Activity
Write out, without any change, the lines in the material below that run from the line with "run 2: area" through the line with "1200 | 17.8 |", both included.
(Beginning of Records to process)
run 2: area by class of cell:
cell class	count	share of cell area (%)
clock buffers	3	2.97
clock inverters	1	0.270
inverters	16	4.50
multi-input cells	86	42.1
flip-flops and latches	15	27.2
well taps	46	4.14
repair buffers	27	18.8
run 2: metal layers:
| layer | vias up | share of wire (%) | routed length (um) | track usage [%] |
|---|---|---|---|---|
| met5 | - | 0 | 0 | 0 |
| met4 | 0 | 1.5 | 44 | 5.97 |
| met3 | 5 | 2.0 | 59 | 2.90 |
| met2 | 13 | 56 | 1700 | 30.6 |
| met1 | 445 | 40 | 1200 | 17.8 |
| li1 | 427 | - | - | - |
(End of Records to process)
(Beginning of Records to process)
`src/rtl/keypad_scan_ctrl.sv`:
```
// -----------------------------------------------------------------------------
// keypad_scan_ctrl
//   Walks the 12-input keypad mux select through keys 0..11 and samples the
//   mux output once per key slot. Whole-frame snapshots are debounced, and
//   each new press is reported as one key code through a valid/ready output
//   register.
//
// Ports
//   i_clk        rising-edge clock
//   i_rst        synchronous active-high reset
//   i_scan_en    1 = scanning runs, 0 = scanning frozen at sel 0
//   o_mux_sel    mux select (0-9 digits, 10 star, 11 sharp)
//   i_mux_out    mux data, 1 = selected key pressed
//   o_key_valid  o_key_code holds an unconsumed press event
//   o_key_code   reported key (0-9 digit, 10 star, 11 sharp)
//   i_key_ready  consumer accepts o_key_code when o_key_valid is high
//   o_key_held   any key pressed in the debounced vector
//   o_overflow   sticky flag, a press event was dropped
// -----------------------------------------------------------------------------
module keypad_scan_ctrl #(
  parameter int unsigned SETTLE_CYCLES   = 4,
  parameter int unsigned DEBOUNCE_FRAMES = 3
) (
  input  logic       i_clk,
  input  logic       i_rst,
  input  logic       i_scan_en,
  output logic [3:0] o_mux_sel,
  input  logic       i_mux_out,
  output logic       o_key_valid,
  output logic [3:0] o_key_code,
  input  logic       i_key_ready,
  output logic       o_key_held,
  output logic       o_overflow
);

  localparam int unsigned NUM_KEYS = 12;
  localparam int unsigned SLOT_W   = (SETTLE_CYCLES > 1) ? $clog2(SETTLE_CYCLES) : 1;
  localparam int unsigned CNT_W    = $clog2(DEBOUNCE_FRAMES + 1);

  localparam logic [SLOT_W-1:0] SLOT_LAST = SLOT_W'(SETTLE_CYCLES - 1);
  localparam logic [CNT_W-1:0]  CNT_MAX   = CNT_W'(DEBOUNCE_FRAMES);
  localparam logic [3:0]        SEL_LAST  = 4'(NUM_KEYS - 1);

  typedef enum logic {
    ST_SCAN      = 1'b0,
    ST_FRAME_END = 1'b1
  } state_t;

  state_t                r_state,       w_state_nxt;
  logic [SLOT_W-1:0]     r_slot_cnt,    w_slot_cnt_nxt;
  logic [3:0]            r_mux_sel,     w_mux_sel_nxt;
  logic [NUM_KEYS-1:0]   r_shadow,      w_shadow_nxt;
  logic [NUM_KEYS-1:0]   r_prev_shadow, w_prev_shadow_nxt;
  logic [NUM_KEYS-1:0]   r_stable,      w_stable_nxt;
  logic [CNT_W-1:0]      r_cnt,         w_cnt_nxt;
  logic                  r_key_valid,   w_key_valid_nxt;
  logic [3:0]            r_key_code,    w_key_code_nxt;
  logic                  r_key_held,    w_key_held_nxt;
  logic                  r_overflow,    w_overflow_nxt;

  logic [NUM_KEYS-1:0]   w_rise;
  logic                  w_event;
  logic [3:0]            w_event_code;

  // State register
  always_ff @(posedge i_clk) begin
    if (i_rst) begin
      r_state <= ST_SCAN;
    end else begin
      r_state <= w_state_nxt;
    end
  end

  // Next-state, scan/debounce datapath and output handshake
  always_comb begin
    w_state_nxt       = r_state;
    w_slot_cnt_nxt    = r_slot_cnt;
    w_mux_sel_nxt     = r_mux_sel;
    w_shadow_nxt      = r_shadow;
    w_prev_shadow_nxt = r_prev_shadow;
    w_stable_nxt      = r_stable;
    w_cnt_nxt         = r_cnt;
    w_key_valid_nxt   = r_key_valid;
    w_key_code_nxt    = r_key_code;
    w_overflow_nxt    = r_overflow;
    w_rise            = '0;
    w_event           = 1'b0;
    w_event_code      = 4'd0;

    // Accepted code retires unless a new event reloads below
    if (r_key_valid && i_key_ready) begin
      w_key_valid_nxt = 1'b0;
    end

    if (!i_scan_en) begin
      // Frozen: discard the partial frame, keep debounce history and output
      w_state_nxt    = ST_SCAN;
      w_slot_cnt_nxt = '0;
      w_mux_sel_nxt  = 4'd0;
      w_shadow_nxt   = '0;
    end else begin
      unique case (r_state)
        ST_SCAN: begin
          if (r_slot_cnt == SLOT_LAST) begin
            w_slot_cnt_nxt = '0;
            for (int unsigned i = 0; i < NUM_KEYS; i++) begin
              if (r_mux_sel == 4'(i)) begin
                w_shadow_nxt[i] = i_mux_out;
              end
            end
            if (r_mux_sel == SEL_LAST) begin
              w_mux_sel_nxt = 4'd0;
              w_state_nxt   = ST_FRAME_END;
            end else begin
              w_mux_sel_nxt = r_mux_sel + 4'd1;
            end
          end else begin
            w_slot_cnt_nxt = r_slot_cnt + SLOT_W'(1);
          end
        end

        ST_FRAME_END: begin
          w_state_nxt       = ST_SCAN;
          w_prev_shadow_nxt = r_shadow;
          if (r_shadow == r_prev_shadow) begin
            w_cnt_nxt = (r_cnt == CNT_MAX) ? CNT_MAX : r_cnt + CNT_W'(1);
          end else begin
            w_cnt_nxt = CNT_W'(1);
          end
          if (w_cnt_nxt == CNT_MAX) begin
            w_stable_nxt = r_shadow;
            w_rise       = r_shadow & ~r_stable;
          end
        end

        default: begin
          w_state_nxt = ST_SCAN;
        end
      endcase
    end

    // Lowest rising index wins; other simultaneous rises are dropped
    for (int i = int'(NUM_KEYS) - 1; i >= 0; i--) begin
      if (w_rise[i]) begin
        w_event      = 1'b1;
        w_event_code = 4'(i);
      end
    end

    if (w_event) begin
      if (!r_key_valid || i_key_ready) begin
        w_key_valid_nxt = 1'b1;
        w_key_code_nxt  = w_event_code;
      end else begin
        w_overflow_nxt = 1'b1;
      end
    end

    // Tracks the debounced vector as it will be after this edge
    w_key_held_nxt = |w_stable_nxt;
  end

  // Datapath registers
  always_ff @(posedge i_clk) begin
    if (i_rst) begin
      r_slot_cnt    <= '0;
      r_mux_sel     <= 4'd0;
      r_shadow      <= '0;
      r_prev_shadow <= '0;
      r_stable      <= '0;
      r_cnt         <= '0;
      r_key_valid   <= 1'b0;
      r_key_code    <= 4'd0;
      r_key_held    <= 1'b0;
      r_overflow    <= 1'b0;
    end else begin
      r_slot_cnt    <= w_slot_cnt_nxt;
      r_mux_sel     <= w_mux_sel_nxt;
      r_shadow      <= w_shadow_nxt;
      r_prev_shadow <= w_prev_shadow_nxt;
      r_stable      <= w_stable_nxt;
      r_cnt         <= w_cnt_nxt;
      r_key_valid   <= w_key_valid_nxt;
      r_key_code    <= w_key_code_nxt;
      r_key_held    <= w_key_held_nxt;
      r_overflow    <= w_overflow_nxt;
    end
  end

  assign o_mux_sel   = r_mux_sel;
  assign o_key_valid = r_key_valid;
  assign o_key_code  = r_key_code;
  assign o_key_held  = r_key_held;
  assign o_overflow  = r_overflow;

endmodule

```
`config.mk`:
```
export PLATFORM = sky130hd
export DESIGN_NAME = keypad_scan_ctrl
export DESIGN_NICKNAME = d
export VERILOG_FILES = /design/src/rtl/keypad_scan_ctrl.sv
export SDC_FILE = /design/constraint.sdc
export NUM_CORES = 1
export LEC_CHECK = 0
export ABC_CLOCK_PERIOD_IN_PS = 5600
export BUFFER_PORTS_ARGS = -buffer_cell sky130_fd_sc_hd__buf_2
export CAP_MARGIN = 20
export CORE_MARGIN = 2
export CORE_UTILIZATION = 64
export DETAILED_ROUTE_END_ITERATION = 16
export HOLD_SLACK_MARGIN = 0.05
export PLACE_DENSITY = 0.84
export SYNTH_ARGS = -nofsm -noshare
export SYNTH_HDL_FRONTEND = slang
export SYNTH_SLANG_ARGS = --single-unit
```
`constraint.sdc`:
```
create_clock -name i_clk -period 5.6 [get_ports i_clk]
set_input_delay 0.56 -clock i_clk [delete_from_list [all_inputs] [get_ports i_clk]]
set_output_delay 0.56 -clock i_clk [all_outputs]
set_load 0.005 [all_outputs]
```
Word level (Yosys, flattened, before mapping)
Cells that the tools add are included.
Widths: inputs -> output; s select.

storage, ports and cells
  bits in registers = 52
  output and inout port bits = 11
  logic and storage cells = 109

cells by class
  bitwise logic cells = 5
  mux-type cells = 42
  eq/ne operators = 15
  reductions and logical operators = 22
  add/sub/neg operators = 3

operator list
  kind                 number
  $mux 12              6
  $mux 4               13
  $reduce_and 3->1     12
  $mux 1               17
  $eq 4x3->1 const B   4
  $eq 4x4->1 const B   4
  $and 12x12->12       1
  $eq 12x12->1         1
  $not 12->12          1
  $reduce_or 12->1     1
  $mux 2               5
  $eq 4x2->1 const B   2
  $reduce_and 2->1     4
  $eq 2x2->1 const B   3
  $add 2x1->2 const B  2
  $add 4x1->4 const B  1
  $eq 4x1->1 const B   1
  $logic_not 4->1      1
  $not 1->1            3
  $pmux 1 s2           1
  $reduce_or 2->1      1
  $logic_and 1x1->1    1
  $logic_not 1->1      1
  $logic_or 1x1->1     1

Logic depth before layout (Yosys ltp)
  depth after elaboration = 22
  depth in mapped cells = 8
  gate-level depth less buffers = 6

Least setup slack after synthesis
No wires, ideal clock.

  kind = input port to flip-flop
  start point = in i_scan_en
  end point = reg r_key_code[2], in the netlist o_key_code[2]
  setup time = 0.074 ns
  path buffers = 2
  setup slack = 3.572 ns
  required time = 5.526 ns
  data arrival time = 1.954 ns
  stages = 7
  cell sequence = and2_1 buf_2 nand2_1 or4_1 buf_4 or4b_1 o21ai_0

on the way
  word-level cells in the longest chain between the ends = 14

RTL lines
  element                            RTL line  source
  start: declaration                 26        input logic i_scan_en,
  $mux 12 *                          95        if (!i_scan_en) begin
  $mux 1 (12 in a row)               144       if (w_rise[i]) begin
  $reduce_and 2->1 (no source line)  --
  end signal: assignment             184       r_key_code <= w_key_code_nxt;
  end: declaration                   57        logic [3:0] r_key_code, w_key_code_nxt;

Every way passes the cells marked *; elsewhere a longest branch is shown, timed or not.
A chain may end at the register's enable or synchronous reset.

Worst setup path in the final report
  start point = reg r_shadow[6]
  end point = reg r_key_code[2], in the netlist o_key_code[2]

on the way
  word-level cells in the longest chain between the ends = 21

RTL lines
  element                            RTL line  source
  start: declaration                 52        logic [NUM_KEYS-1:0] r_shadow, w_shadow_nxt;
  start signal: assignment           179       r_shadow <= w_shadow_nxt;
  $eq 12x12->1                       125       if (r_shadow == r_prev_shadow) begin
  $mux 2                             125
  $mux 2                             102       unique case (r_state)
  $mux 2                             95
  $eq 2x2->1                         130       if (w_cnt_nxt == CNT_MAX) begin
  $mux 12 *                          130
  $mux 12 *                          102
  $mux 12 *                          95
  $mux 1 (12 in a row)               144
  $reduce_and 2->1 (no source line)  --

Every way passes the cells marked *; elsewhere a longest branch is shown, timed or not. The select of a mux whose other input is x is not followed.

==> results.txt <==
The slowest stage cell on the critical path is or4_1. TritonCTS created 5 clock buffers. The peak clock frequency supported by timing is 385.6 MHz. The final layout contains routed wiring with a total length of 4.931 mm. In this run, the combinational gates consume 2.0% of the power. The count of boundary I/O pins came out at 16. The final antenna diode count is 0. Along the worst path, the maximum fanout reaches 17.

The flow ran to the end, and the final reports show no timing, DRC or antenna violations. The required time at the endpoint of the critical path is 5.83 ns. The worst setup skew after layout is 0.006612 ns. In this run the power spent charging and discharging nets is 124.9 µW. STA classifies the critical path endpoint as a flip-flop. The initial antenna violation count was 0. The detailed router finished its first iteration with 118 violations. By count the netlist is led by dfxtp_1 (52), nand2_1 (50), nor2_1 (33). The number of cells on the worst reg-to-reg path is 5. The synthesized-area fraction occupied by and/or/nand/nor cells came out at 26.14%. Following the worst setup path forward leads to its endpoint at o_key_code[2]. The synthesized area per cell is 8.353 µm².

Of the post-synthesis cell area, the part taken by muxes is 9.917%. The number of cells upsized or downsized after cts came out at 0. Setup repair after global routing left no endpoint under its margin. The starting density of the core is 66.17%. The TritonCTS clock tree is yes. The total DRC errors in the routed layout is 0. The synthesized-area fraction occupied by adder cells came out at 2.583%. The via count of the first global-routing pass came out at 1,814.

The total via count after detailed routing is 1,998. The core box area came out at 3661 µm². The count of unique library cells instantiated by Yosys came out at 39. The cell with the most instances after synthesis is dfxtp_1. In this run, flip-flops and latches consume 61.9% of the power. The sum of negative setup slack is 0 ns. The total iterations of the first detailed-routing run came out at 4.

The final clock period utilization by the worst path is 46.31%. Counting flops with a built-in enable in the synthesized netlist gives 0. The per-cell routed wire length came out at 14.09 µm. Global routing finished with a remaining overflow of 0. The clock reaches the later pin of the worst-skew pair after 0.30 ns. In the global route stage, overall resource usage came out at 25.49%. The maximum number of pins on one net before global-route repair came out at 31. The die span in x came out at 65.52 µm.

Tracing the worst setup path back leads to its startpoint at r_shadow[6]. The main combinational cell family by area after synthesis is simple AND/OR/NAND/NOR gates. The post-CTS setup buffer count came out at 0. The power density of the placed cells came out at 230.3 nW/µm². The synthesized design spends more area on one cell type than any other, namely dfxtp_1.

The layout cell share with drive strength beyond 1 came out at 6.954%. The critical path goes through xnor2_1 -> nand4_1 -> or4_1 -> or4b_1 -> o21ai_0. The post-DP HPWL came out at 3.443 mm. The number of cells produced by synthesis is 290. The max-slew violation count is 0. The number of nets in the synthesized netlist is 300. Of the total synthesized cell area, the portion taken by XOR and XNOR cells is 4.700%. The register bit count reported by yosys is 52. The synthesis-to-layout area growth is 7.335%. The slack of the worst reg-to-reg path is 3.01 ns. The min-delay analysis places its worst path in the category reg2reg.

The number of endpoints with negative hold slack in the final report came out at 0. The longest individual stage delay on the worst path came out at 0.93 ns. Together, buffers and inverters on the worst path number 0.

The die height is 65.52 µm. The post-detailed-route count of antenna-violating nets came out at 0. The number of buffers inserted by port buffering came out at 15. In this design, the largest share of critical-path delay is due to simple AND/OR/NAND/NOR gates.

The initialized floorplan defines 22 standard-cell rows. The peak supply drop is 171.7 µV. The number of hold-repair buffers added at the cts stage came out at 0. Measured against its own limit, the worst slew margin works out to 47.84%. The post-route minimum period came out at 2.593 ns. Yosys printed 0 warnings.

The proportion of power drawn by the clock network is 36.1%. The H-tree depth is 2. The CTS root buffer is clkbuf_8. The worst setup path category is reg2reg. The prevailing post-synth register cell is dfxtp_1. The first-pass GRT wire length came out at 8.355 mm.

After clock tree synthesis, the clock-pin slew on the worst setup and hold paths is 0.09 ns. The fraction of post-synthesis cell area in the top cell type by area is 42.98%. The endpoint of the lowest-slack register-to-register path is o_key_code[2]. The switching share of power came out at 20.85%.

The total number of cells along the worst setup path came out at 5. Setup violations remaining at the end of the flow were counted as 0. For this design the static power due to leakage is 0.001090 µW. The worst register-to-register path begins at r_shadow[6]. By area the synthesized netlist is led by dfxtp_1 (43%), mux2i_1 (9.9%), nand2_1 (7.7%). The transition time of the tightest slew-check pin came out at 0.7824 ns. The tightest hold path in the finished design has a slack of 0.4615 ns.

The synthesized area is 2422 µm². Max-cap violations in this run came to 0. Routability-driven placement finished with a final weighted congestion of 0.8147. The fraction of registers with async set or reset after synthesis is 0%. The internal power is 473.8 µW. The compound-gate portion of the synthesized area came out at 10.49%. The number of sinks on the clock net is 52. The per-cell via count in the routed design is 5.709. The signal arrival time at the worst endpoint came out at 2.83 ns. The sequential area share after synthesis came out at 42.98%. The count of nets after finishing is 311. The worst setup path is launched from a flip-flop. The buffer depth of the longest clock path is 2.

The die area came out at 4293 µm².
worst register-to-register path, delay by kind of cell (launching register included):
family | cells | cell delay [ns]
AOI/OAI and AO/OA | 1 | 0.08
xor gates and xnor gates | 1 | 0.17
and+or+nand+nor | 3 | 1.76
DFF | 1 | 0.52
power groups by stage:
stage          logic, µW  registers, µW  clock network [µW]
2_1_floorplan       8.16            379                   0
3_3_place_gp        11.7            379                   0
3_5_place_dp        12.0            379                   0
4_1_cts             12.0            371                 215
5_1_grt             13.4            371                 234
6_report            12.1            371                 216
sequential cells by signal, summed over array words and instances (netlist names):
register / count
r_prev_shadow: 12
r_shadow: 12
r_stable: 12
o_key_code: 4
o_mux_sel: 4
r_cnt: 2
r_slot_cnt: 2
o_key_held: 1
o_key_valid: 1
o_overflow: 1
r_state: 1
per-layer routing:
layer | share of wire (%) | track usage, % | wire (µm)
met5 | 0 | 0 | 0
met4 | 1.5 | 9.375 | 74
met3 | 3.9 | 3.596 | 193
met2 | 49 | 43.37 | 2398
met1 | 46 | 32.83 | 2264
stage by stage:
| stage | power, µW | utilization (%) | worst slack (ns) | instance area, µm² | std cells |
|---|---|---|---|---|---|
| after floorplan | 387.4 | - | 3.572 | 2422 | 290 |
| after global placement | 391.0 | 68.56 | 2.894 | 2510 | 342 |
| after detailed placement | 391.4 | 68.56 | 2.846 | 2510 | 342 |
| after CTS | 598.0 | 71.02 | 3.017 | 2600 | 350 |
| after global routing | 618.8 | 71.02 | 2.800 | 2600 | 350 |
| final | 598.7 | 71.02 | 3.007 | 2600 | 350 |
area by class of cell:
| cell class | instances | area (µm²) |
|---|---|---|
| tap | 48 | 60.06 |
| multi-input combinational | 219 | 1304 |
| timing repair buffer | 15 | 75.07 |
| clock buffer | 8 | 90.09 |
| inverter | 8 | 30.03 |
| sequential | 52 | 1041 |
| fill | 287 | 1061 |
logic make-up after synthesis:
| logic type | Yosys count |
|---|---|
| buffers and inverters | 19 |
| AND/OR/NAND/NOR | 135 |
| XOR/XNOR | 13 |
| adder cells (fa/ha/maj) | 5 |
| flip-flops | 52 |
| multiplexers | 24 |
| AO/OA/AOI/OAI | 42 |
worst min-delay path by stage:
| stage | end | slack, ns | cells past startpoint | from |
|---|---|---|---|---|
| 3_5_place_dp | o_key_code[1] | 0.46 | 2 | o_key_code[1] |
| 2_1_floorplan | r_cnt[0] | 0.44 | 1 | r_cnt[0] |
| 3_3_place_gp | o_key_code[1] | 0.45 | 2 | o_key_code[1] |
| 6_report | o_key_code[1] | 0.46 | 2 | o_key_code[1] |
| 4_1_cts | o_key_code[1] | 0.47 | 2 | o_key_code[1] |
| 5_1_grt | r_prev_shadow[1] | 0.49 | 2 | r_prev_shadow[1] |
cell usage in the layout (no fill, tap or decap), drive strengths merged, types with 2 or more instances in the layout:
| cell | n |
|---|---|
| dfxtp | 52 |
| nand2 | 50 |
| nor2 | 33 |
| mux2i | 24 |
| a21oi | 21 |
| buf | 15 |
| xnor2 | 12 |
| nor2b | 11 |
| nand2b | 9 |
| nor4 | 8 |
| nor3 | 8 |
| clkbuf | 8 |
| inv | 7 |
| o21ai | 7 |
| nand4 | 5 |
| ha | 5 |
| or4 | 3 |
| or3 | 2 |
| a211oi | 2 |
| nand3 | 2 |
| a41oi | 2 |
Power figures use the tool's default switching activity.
(End of Records to process)
Your response
run 2: area by class of cell:
cell class	count	share of cell area (%)
clock buffers	3	2.97
clock inverters	1	0.270
inverters	16	4.50
multi-input cells	86	42.1
flip-flops and latches	15	27.2
well taps	46	4.14
repair buffers	27	18.8
run 2: metal layers:
| layer | vias up | share of wire (%) | routed length (um) | track usage [%] |
|---|---|---|---|---|
| met5 | - | 0 | 0 | 0 |
| met4 | 0 | 1.5 | 44 | 5.97 |
| met3 | 5 | 2.0 | 59 | 2.90 |
| met2 | 13 | 56 | 1700 | 30.6 |
| met1 | 445 | 40 | 1200 | 17.8 |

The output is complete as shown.